HOW TO COMPLETE THIS TASK: Copy each line below in which the string "memory" occurs.
────────
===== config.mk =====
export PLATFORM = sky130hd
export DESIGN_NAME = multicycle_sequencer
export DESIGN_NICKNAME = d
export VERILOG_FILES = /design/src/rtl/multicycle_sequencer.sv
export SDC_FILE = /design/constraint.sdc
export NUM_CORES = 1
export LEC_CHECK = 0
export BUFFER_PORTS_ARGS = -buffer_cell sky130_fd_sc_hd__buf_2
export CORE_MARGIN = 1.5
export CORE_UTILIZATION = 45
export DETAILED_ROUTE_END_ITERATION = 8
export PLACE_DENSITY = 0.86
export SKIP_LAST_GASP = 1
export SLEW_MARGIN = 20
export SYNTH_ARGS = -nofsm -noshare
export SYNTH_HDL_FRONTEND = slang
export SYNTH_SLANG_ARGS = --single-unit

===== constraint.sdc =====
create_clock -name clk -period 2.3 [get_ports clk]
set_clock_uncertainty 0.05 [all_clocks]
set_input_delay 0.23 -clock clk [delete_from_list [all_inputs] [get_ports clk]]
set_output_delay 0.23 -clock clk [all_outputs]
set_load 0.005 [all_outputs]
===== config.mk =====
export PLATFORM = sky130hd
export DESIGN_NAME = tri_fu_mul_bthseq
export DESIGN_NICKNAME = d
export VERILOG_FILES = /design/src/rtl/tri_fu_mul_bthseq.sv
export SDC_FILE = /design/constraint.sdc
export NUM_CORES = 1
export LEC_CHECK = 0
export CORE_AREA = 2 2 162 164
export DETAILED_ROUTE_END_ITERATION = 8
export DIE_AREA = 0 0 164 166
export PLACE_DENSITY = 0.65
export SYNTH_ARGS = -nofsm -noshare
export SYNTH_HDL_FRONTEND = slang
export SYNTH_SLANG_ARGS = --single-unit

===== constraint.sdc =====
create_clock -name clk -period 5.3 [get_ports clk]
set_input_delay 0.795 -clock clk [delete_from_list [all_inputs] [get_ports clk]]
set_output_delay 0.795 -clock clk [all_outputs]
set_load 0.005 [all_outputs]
────────
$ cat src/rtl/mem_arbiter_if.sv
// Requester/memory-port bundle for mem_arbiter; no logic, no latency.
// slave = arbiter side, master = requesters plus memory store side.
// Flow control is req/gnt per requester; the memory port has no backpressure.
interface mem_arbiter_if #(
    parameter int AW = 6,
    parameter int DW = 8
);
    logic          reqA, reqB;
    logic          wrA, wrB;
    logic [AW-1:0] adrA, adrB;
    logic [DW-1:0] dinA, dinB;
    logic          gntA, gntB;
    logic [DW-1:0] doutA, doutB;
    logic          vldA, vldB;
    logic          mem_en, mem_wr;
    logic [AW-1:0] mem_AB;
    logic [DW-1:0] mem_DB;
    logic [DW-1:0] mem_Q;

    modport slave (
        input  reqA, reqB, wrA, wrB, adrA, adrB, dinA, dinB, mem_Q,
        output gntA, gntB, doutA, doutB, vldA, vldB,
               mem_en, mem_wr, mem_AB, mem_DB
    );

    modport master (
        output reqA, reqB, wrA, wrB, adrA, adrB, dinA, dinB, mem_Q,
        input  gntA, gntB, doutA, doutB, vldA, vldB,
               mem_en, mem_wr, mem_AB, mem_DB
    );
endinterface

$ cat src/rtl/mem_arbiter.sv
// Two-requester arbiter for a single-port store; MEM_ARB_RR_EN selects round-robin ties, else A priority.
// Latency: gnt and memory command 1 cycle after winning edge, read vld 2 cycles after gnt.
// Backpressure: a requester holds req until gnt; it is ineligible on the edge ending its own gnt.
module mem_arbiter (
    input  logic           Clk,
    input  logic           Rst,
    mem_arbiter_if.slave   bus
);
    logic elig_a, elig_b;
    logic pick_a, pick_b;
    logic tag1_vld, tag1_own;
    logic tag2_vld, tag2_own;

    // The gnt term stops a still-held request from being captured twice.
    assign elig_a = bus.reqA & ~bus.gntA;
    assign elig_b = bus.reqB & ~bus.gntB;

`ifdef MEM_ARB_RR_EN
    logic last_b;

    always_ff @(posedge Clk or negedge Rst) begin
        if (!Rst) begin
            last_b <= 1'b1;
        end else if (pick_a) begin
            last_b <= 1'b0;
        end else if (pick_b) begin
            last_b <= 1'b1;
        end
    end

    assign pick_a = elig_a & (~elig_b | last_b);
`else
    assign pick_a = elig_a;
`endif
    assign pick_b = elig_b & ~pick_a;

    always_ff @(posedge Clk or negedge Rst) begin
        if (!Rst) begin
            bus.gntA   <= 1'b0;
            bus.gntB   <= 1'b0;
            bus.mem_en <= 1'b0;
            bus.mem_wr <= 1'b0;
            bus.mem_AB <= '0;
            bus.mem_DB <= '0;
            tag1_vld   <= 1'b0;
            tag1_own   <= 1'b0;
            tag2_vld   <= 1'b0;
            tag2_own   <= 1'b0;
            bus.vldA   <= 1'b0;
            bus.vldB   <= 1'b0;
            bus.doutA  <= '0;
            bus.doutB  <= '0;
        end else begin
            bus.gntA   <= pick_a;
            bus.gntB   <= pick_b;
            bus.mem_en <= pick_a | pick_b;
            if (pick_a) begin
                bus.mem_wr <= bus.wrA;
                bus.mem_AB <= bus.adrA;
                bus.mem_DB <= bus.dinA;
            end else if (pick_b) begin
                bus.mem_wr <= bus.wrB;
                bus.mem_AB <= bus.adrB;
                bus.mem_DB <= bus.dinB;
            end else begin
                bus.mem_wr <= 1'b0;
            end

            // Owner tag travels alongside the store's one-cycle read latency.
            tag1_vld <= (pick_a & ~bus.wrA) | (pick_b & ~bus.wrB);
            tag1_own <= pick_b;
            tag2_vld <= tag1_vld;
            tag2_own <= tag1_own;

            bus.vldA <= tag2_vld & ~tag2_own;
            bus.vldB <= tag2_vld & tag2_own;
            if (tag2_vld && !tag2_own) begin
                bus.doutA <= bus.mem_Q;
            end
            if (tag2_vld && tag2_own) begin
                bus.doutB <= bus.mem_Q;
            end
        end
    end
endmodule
────────
YOUR RESPONSE:
// Requester/memory-port bundle for mem_arbiter; no logic, no latency.
// slave = arbiter side, master = requesters plus memory store side.
// Flow control is req/gnt per requester; the memory port has no backpressure.
// Latency: gnt and memory command 1 cycle after winning edge, read vld 2 cycles after gnt.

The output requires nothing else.